Multiple vector stores and concurrency #76

atljoseph · 2024-05-15T03:39:46Z

Curious about the expected performance under concurrent loads and/or with multiple persistent (long term) and in-memory (short term) vector stores being simultaneously queried. Not that I have something to through at it that would test its limits. Am curious. Trying to make an informed decision for maybe a 10+ year runway on upgrades. Other folks might be curious too. This project is vastly underrated in my opinion.

philippgille · 2024-05-17T18:34:41Z

Hi, thanks for the question!

expected performance under concurrent loads and/or with multiple persistent (long term) and in-memory (short term) vector stores being simultaneously queried

For in-memory:

The chromem-go DB contains multiple "collections", and the querying takes place per collection. So when the concurrent queries are for separate collections, they don't affect each other. There could be a write process to one collection and you can still query the other.

If the concurrent queries are for the same collection, it should also be fine as long as no write happens in between, because a read lock is used to ensure no data race condition. Multiple concurrent reads can all access the in-memory data structure concurrently. But if a write operation asks for a lock, the scheduler waits for ongoing reads to finish and then give the write operation the exclusive lock. If you do a query at this point it will have to wait until the write is finished, so there can be a delay.

The querying currently uses a number of goroutines matching the number of CPU threads. As goroutines are "cheap" / "green threads", running concurrent queries (and thus more goroutines than you have CPU threads) doesn't lead to much overhead, but still the CPU is shared so you might see a performance decrease. I haven't measured this yet, but could do it if it's a blocking question for you to move on with using chromem-go.

So far I did one round of performance improvements in v0.5.0 for what I think is the most common use case (non-concurrent querying without metadata or document filter). Based on user's needs I can do more optimizations, or for other use cases.

For persistence:

Currently the persistence is a fairly naive implementation, with one file per document, while the data is also kept in memory. This means for querying there is no performance penalty, because the data isn't read from disk. Only writes go to disk. Persistent data is only read on DB initialization (chromem.NewPersistentDB() or DB.Import() call).

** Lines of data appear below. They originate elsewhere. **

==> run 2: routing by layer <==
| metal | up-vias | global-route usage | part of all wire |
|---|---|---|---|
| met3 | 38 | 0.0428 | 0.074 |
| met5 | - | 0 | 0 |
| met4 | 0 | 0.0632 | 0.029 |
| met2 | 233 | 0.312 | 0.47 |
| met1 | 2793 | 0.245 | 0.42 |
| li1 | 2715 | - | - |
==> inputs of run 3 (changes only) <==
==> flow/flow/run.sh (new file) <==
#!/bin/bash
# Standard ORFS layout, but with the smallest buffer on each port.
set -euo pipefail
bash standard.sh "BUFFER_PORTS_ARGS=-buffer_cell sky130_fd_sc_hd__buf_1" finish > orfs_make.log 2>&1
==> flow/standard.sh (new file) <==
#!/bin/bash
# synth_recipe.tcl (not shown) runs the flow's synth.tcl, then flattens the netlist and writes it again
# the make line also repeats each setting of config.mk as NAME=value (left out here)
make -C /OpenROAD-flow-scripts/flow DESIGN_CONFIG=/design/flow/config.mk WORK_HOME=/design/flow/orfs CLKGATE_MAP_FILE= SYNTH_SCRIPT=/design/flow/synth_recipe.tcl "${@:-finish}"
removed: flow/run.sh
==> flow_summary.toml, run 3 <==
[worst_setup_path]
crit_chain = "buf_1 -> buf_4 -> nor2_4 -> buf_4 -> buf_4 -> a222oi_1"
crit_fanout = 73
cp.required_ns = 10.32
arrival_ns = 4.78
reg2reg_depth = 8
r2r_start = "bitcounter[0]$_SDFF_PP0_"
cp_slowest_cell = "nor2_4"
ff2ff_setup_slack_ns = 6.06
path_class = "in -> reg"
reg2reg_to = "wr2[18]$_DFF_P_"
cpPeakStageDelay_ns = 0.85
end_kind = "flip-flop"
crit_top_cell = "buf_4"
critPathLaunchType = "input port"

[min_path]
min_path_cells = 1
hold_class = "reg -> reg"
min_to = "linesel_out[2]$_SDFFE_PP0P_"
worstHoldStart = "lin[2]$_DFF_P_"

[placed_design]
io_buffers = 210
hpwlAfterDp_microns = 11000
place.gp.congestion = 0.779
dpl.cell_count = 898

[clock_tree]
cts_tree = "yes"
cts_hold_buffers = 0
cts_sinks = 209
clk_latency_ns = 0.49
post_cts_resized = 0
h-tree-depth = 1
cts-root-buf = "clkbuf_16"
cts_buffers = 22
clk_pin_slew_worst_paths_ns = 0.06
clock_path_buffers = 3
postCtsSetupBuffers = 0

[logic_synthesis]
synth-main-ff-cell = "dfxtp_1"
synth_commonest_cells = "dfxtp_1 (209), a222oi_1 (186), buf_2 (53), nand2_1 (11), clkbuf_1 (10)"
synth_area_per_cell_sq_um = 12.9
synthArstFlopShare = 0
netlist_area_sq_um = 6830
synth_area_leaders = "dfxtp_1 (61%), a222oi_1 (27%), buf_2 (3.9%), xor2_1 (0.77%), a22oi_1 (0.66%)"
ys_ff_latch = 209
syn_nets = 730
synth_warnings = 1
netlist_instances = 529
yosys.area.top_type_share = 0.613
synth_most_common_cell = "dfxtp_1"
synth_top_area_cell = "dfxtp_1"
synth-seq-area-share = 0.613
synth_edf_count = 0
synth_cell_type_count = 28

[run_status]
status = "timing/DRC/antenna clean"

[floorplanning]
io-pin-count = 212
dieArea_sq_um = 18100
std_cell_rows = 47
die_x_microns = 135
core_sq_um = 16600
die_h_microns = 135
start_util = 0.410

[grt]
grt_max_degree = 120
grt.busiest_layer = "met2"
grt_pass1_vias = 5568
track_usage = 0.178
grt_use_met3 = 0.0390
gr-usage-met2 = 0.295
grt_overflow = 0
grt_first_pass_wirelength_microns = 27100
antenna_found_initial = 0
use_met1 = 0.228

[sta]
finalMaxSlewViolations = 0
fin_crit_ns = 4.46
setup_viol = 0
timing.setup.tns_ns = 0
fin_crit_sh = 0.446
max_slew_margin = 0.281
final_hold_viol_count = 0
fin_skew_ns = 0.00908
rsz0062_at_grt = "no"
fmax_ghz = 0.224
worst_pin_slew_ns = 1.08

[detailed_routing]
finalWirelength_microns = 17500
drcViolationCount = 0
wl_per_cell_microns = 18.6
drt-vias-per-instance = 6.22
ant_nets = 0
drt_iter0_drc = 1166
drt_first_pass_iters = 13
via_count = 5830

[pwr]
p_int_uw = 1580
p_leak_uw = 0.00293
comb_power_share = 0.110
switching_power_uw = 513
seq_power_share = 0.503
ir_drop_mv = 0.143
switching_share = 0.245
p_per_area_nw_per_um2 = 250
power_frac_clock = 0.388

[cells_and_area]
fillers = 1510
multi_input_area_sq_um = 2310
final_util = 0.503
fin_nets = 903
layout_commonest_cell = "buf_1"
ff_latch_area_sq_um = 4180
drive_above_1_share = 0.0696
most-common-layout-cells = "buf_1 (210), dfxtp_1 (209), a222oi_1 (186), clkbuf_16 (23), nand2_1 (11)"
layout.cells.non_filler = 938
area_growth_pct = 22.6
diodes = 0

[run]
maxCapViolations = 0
What follows belongs to an exercise in optimizing a design on an open flow for small area; a production flow would make more cautious choices. Function was checked by simulation only, so behaviour that the tests miss may differ from the original.

## I2C_Top
module I2C_Top
    (
        input clk,
        input rst,  
        input processor,
        input Sda_In,  
        output Sda_Out,  
        output Scl_Out,  
        output an7, an6, an5, an4, an3, an2, an1, an0, ca, cb, cc, cd, ce, cf, cg, dp
    );
    wire [6:0] Address;
    wire [7:0] Data_Frames;
    wire writes;
    wire [3:0] shtreads, bytesreceived, outputreceivedcounter;
    wire [2:0] masterstateout;
    wire [7:0] datareceived;
    wire [15:0] tempoutput, rhoutput;
    wire tempreadyout, rhreadyout;
    wire [2:0] sclstateout;
    wire CRC_Error_Out;
    wire Scl_Flag_Out;
    wire bitstrobe, bytedone;
    i2c_master master1 (
        .clk (clk),
        .rst (rst),
        .Sda_Out(Sda_Out),
        .Sda_In(Sda_In),
        .Processor_Ready(processor),
        .Command_Data_Frames(Data_Frames),
        .Peripheral_Address(Address),
        .Scl_Out(Scl_Out),
        .i2c_writes(writes),
        .SHT_Reads(shtreads),
        .Bytes_Received(bytesreceived),
        .Data_Received(datareceived),
        .Output_Received_Counter(outputreceivedcounter),
        .Master_State_Out(masterstateout),
        .Scl_State_Out(sclstateout),
        .CRC_Error_Out(CRC_Error_Out),
        .Scl_Flag_Out(Scl_Flag_Out),
        .Bit_Strobe(bitstrobe),
        .Byte_Done(bytedone)
        );
    i2c_sht40 peripheral1 (
        .clk (clk),
        .rst (rst),
        .Output_Received_Counter(outputreceivedcounter),
  ...
==> module segdisplay, before the edit <==
module segdisplay 
    (
        input clk,
        input rst,
        input [15:0] i_temp, i_rh,
        input i_r_temp, i_r_rh,
        output an7, an6, an5, an4, an3, an2, an1, an0,  
        output ca, cb, cc, cd, ce, cf, cg, dp  
    );
    reg [10:0] cnt;
    reg [2:0] sd;
    reg [3:0] code;
    wire blank = (cnt == 11'd2047);
    wire next_digit = &cnt[10:6] && cnt[4] && cnt[0];  
    reg [6:0] ut, uh;
    wire load_ok = !(&cnt[10:6] && (cnt[5] || cnt[4] || (cnt[3] && |cnt[2:0])));  
    wire [2:0] nd = sd + 1;
    wire sel_h = load_ok ? i_r_rh : nd[2];
    wire [15:0] x = sel_h ? i_rh : i_temp;
    wire [18:0] xm;
    seg_rca #(19) a_xm (.a({3'b0, x}), .b(sel_h ? {2'b0, x, 1'b0} : {1'b0, x, 2'b0}), .ci(1'b0), .s(xm));
    wire [22:0] p;
    seg_rca #(23) a_p (.a(sel_h ? {x, 7'b0} : {xm[16:0], 6'b0}), .b(~{4'b0, xm}), .ci(1'b1), .s(p));
    wire [18:0] d;
    seg_rca #(19) a_d (.a({3'b0, p[15:0]}), .b({1'b0, p[15:0], 2'b0}), .ci(1'b0), .s(d));
    wire [3:0] deci = d[18:15];
    always @(posedge clk) begin
        if (rst) begin
            ut <= 7'd49;
            uh <= 7'd6;
        end else begin
            if (i_r_temp && load_ok) ut <= p[22:16];
            if (i_r_rh && load_ok) uh <= p[22:16];
        end
    end
    wire [6:0] v = nd[2] ? (uh - 7'd6) : (ut - 7'd49);
    wire [3:0] tens = (v >= 100) ? 4'd15 : v / 10;
    wire [3:0] ones = v % 10;
    wire [3:0] ncode = (nd[1:0] == 2'd0) ? tens :
                       (nd[1:0] == 2'd1) ? ones :
                       (nd[1:0] == 2'd2) ? deci :
                       (nd[2] ? 4'd11 : 4'd10);
    always @(posedge clk) begin
        if (rst) begin
            cnt <= 11'd2047;
            sd <= 3'd7;
            code <= 4'd15;
        end else begin
            if (next_digit) begin
                cnt <= 0;
                sd <= nd;
                code <= ncode;
            end else
                cnt <= cnt + 1;
        end
    end
    assign an7 = blank | (sd != 3'd0);
    assign an6 = blank | (sd != 3'd1);
    assign an5 = blank | (sd != 3'd2);
    assign an4 = blank | (sd != 3'd3);
    assign an3 = blank | (sd != 3'd4);
    assign an2 = blank | (sd != 3'd5);
    assign an1 = blank | (sd != 3'd6);
    assign an0 = blank | (sd != 3'd7);
    assign dp = an6 & an2;
    wire [6:0] seg =
        (code == 4'd0) ? 7'b0000001 :
        (code == 4'd1) ? 7'b1001111 :
        (code == 4'd2) ? 7'b0010010 :
        (code == 4'd3) ? 7'b0000110 :
        (code == 4'd4) ? 7'b1001100 :
        (code == 4'd5) ? 7'b0100100 :
        (code == 4'd6) ? 7'b0100000 :
        (code == 4'd7) ? 7'b0001111 :
        (code == 4'd8) ? 7'b0000000 :
        (code == 4'd9) ? 7'b0000100 :
        (code == 4'd10) ? 7'b0111000 :
        (code == 4'd11) ? 7'b1001000 : 7'b1111111;
    assign {ca, cb, cc, cd, ce, cf, cg} = seg;
endmodule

I have plans for several enhancements around persistence, where one is to use a write-ahead or append-only log, with one file for the DB or collection instead of one per document. This will make concurrent writes more performant. And another is to offload document contents (not embeddings) to files and not keep them in memory. This will lead to a huge reduction in memory usage for the entire DB, and querying should stay almost as fast as before as long as no document filtering is used, because only for the final n documents a read from disk will be required. These should be optional features so users can opt-in to them.

For document filtering:

When you include filters on document content it slows down the query a lot, because I haven't done any optimization for that use case yet. There are probably some low hanging fruits to improve the performance for this. And the next level of performance (for document content filtering) could be achieved when using something like roaring bitmaps. But I'd only look into the latter when users start voicing a need for it or needing it myself.

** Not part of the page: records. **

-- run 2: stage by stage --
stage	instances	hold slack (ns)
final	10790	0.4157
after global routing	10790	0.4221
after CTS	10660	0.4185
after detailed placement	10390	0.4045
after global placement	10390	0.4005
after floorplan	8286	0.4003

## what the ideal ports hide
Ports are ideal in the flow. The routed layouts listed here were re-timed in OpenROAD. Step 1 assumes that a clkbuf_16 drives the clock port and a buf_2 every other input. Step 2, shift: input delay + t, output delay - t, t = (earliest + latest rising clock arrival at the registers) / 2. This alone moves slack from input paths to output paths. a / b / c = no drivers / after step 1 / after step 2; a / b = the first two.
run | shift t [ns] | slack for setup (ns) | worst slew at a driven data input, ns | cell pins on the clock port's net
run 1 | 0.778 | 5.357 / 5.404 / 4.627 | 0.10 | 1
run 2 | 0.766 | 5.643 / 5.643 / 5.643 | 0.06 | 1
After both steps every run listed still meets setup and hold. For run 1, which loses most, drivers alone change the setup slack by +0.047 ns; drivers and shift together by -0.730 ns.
This design comes from an exercise in tuning for small area on the open sky130 flow, not from production work. In this exercise RTL edits were held to simulation tests only and were not proved equivalent to the original. The flow treats the clock pin as an ideal source, which a real chip does not have. Power is estimated from default activity; no workload was simulated.

// conv_buffer_5x5
module conv_buffer_5x5 (
    input clk,
    input reset,
    input [7:0] pixel_in,
    input valid_in,
    output [199:0] window,
    output reg window_valid
);
Size in the first run: roughly 210 I/O pins, roughly 31000 sq um of cells after synthesis.
export LEC_CHECK = 0
export CAP_MARGIN = 20
export CORE_MARGIN = 2
export CORE_UTILIZATION = 40
export SLEW_MARGIN = 20
export SYNTH_HIERARCHICAL = 1
export SYNTH_MINIMUM_KEEP_SIZE = 0
create_clock -name core_clock -period 6.0 [get_ports {clk}]
standard.sh (not shown) runs the stock make flow with config.mk's settings and CLKGATE_MAP_FILE= SYNTH_SCRIPT=/design/flow/synth_recipe.tcl, a recipe that flattens the netlist after the stock synthesis.
==> flow/flow/run.sh <==
#!/bin/bash
# Standard layout, with buf_1 port buffers and a clock tree of small buffers
# without dummy loads. make's full output goes to flow.log.
set -euo pipefail
export BUFFER_PORTS_ARGS="-buffer_cell sky130_fd_sc_hd__buf_1"
export CTS_ARGS="-sink_clustering_enable -repair_clock_nets -dont_use_dummy_load -buf_list {sky130_fd_sc_hd__clkbuf_4} -sink_clustering_size 12 -sink_clustering_max_diameter 40"
bash standard.sh > flow.log 2>&1
The first run completed without violations.
Change:
==> flow/flow/run.sh (replaced) <==
#!/bin/bash
# Standard layout, with buf_1 port buffers and a clock tree of small buffers
# without dummy loads. make's full output goes to flow.log.
set -euo pipefail
export BUFFER_PORTS_ARGS="-buffer_cell sky130_fd_sc_hd__buf_1"
export CTS_ARGS="-sink_clustering_enable -repair_clock_nets -dont_use_dummy_load -buf_list {sky130_fd_sc_hd__clkbuf_4} -sink_clustering_size 11 -sink_clustering_max_diameter 60"
bash standard.sh > flow.log 2>&1
The new run passed the timing, design-rule and antenna checks; final area fell slightly; synthesized cell count stays the same; routed wire length falls slightly.
Change:
==> flow/flow/run.sh (replaced) <==
#!/bin/bash
# Standard layout, with buf_1 port buffers and a clock tree of small buffers
# without dummy loads. make's full output goes to flow.log.
set -euo pipefail
export BUFFER_PORTS_ARGS="-buffer_cell sky130_fd_sc_hd__buf_1"
export CTS_ARGS="-sink_clustering_enable -repair_clock_nets -dont_use_dummy_load -buf_list {sky130_fd_sc_hd__clkbuf_16} -sink_clustering_size 48 -sink_clustering_max_diameter 40"
bash standard.sh > flow.log 2>&1
Settings changed: CORE_UTILIZATION 40 to 65, PLACE_DENSITY set to 0.75.
What happened:
- global-route usage rises by 7.1 points
- clock skew fell by 0.047 ns
- non-clock buffer count falls by 9
- wire length fell by 3.9%
- hold slack gets better by 0.063 ns
- setup slack got worse by 0.033 ns
- cell area climbs by 3.4%
- maximum frequency is lower by 1.1%
- final cell count decreases by 12%
- clock-buffer cell count went down by 9
Change:
==> flow/flow/run.sh (replaced) <==
#!/bin/bash
# Standard layout, with buf_1 port buffers and a clock tree of small buffers
# without dummy loads. make's full output goes to flow.log.
set -euo pipefail
export BUFFER_PORTS_ARGS="-buffer_cell sky130_fd_sc_hd__buf_1"
export CTS_ARGS="-sink_clustering_enable -repair_clock_nets -dont_use_dummy_load -buf_list {sky130_fd_sc_hd__clkbuf_4} -sink_clustering_size 12 -sink_clustering_max_diameter 50"
export POST_CTS_TCL="$PWD/flow/post_cts.tcl"
bash standard.sh > flow.log 2>&1
==> flow/flow/post_cts.tcl (new file) <==
estimate_parasitics -placement
set n_up 0
foreach inst [get_cells clkbuf_leaf_*] {
  set worst 0
  set onet [get_nets -of_objects [get_pins [get_full_name $inst]/X]]
  foreach p [get_pins -of_objects $onet -filter "direction==input"] {
    set s [get_property $p slew_max]
    if {$s > $worst} { set worst $s }
  }
  if {$worst > 0.115} {
    replace_cell $inst sky130_fd_sc_hd__clkbuf_8
    incr n_up
  }
}
puts "post_cts.tcl: upsized $n_up leaf clock buffers"
detailed_placement
check_placement -verbose
estimate_parasitics -placement
Settings changed: CORE_UTILIZATION 65 to 40, PLACE_DENSITY 0.75 to not set.
After rerunning: Routed wire length rises by 4.4%; via count rose by 0.38%; non-clock buffer count came out higher by 9; worst setup slack gets better by 0.038 ns; die area grows by 61%.
Change:
==> flow/flow/run.sh (replaced) <==
#!/bin/bash
# Standard layout, with buf_1 port buffers and a clock tree of small buffers
# without dummy loads. make's full output goes to flow.log.
set -euo pipefail
export BUFFER_PORTS_ARGS="-buffer_cell sky130_fd_sc_hd__buf_1"
export CTS_ARGS="-sink_clustering_enable -repair_clock_nets -dont_use_dummy_load -buf_list {sky130_fd_sc_hd__clkbuf_8} -sink_clustering_size 24 -sink_clustering_max_diameter 30"
bash standard.sh > flow.log 2>&1
Settings changed: CORE_UTILIZATION 40 to 65, PLACE_DENSITY set to 0.75.
removed: flow/flow/post_cts.tcl
Effect: Power grows by 8.4%. Sequential cell count stays the same. Global-route usage came out higher by 7.4 points. Synthesized cell count stays the same. Routed wire length came out lower by 3.7%. Utilization grows by 27 points. Die area goes down by 38%.

-- what the ideal ports hide --
In the flow no input, the clock included, has a driving cell. The finished layouts below were timed again as built, in two steps. Step 1: set_driving_cell puts a clkbuf_16 on clk and a buf_2 on each other input, an assumption about the parent block. Step 2 also shifts input and output timing later by t, the mid clock arrival at the registers, as if the neighbouring blocks saw the same clock. Three values: ideal ports, drivers, drivers and shift; two values: the first two.
run	t, ns	setup slack, ns	worst hold slack (ns)	pins driven straight from the clock port
the first run	0.946	3.053 / 3.002 / 2.126	0.346 / 0.346 / 0.346	1
the second run	0.900	2.958 / 2.976 / 2.076	0.350 / 0.350 / 0.350	1
the third run	0.664	2.925 / 2.960 / 2.295	0.413 / 0.413 / 0.413	1
the fourth run	0.911	2.964 / 2.979 / 2.068	0.360 / 0.360 / 0.360	1
the fifth run	0.802	3.038 / 3.071 / 2.269	0.401 / 0.401 / 0.401	1
After both steps setup and hold are still met in every run listed. For the first run, which loses most, drivers alone change the setup slack by -0.051 ns; drivers and shift together by -0.927 ns.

maybe a 10+ year runway on upgrades

So far this is a side-project and I maintain it while working a regular job. Thanks to the library being dependency-free there's a lower need for regular updates (library version bumps for security fixes or general improvements), so I'm confident that I'm able to maintain it for a while, but without any sponsorship I won't make any promises. There's always the option to make someone from the community a maintainer, or move the project to a GitHub organization with members from the community.

This project is vastly underrated in my opinion.

Thanks for the kind words! 🙂

I hope I was able to answer most of your questions. Otherwise feel free to ask in more detail, or follow-up questions.

philippgille · 2024-05-17T18:53:59Z

Ah P.S.: If we can land #48 it should lead to another performance improvement for queries

philippgille · 2024-05-17T21:44:36Z

P.P.S.: Another feature on the roadmap for persistence is to not be file-based at all, but allow the user to pass an implementation of any kind of key-value store, for example with https://github.com/philippgille/gokv, and store documents there. But just like with the write-ahead or append-only log this would only affect writes, not reads.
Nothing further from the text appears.